The first local government was the Rosalie Division incorporated on 11 November 1879 under the Divisional Boards Act 1879 with a population of 1409.

With the passage of the Local Authorities Act 1902, Rosalie Division became Shire of Rosalie on 31 March 1903. Initially, the boundaries of the Shire were far from clear, with many adjustments being made with adjoining Shires up until 1914.

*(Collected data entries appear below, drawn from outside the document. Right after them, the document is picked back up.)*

==> src/rtl/coulomb_pkg.sv <==
package coulomb_pkg;

  // Whole multiples of the divisor in (rem + add)
  function automatic logic [31:0] div_quo(input logic [31:0] rem,
                                          input logic [31:0] add,
                                          input logic [31:0] divisor);
    logic [31:0] total;
    total = rem + add;
    return total / divisor;
  endfunction

  // Fraction left over after moving whole multiples out
  function automatic logic [31:0] div_rem(input logic [31:0] rem,
                                          input logic [31:0] add,
                                          input logic [31:0] divisor);
    logic [31:0] total;
    total = rem + add;
    return total % divisor;
  endfunction

  // Addition clamped at lim (inc assumed <= lim)
  function automatic logic [63:0] sat_add(input logic [63:0] base,
                                          input logic [63:0] inc,
                                          input logic [63:0] lim);
    if (inc > lim - base) return lim;
    return base + inc;
  endfunction

endpackage

==> src/rtl/coulomb_cmd_decode.sv <==
module coulomb_cmd_decode #(
  parameter int CMD_W = 8,
  parameter logic [CMD_W-1:0] CLR_CODE = 'h05
) (
  input  logic             cmd_valid,
  input  logic [CMD_W-1:0] cmd_code,
  output logic             clear_hit
);
  assign clear_hit = cmd_valid && (cmd_code == CLR_CODE);
endmodule

==> src/rtl/coulomb_rem_div.sv <==
module coulomb_rem_div #(
  parameter int MA_W    = 16,
  parameter int DIVISOR = 1800,
  parameter int REM_W   = 11,
  parameter int QUO_W   = 6
) (
  input  logic             clk,
  input  logic             rst_n,
  input  logic             clear,
  input  logic             take,
  input  logic [MA_W-1:0]  ma,
  output logic [QUO_W-1:0] carry,
  output logic [REM_W-1:0] rem_q
);
  import coulomb_pkg::*;

  logic [REM_W-1:0] rem_nxt;

  assign carry   = QUO_W'(div_quo(32'(rem_q), 32'(ma), 32'(DIVISOR)));
  assign rem_nxt = REM_W'(div_rem(32'(rem_q), 32'(ma), 32'(DIVISOR)));

  always_ff @(posedge clk) begin
    if (!rst_n)      rem_q <= '0;
    else if (clear)  rem_q <= '0;
    else if (take)   rem_q <= rem_nxt;
  end
endmodule

==> src/rtl/coulomb_sat_cnt.sv <==
module coulomb_sat_cnt #(
  parameter int W     = 32,
  parameter int INC_W = 1
) (
  input  logic             clk,
  input  logic             rst_n,
  input  logic             clear,
  input  logic             take,
  input  logic [INC_W-1:0] inc,
  output logic [W-1:0]     value_q
);
  import coulomb_pkg::*;

  localparam logic [W-1:0] MAXV = '1;

  always_ff @(posedge clk) begin
    if (!rst_n)      value_q <= '0;
    else if (clear)  value_q <= '0;
    else if (take)   value_q <= W'(sat_add(64'(value_q), 64'(inc), 64'(MAXV)));
  end
endmodule

==> src/rtl/coulomb_accum.sv <==
module coulomb_accum #(
  parameter int MA_W    = 16,
  parameter int CHG_W   = 32,
  parameter int CNT_W   = 32,
  parameter int DIVISOR = 1800,
  parameter int CMD_W   = 8,
  parameter logic [CMD_W-1:0] CLR_CODE = 'h05
) (
  input  logic             clk,
  input  logic             rst_n,
  input  logic             win_valid,
  input  logic [MA_W-1:0]  win_ma,
  input  logic             cmd_valid,
  input  logic [CMD_W-1:0] cmd_code,
  output logic [CHG_W-1:0] charge_q,
  output logic [CNT_W-1:0] window_cnt
);
  localparam int REM_W   = $clog2(DIVISOR);
  localparam int QUO_MAX = ((2 ** MA_W) - 1 + DIVISOR - 1) / DIVISOR;
  localparam int QUO_W   = $clog2(QUO_MAX + 1);

  logic             clear_hit;
  logic             win_take;
  logic [QUO_W-1:0] carry_q;
  logic [REM_W-1:0] rem_now;

  coulomb_cmd_decode #(.CMD_W(CMD_W), .CLR_CODE(CLR_CODE)) u_dec (
    .cmd_valid (cmd_valid),
    .cmd_code  (cmd_code),
    .clear_hit (clear_hit)
  );

  // clear has priority: a coinciding window is dropped
  assign win_take = win_valid && !clear_hit;

  coulomb_rem_div #(.MA_W(MA_W), .DIVISOR(DIVISOR), .REM_W(REM_W), .QUO_W(QUO_W)) u_rem (
    .clk   (clk),
    .rst_n (rst_n),
    .clear (clear_hit),
    .take  (win_take),
    .ma    (win_ma),
    .carry (carry_q),
    .rem_q (rem_now)
  );

  coulomb_sat_cnt #(.W(CHG_W), .INC_W(QUO_W)) u_chg (
    .clk     (clk),
    .rst_n   (rst_n),
    .clear   (clear_hit),
    .take    (win_take),
    .inc     (carry_q),
    .value_q (charge_q)
  );

  coulomb_sat_cnt #(.W(CNT_W), .INC_W(1)) u_cnt (
    .clk     (clk),
    .rst_n   (rst_n),
    .clear   (clear_hit),
    .take    (win_take),
    .inc     (1'b1),
    .value_q (window_cnt)
  );
endmodule

==> config.mk <==
export PLATFORM = sky130hd
export DESIGN_NAME = coulomb_accum
export DESIGN_NICKNAME = d
export VERILOG_FILES = /design/src/rtl/coulomb_pkg.sv /design/src/rtl/coulomb_cmd_decode.sv /design/src/rtl/coulomb_rem_div.sv /design/src/rtl/coulomb_sat_cnt.sv /design/src/rtl/coulomb_accum.sv
export SDC_FILE = /design/constraint.sdc
export NUM_CORES = 1
export LEC_CHECK = 0
export BUFFER_PORTS_ARGS = -buffer_cell sky130_fd_sc_hd__buf_2
export CAP_MARGIN = 5
export CORE_UTILIZATION = 30
export CTS_CLUSTER_SIZE = 20
export DETAILED_ROUTE_END_ITERATION = 7
export GPL_ROUTABILITY_DRIVEN = 1
export PLACE_DENSITY = 0.48
export SYNTH_ARGS = -nofsm -noshare
export SYNTH_HDL_FRONTEND = slang
export SYNTH_HIERARCHICAL = 1
export SYNTH_SLANG_ARGS = --single-unit
==> constraint.sdc <==
create_clock -name clk -period 7.6 [get_ports clk]
set_clock_uncertainty 0.2 [all_clocks]
set_input_delay 1.14 -clock clk [delete_from_list [all_inputs] [get_ports clk]]
set_output_delay 1.14 -clock clk [all_outputs]
set_load 0.005 [all_outputs]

Declining terms of trade for dairy farmers in the post-World War II period, along with mechanisation in agriculture, led to a decline in the Shire's population, reaching its lowest level since early settlement in the mid-1970s. However, wine-making, tourism and the growth of Toowoomba as an urban centre into the Shire's southern areas provided something of a revival.

The council consisted of an elected mayor and eight councillors, and was not subdivided into wards.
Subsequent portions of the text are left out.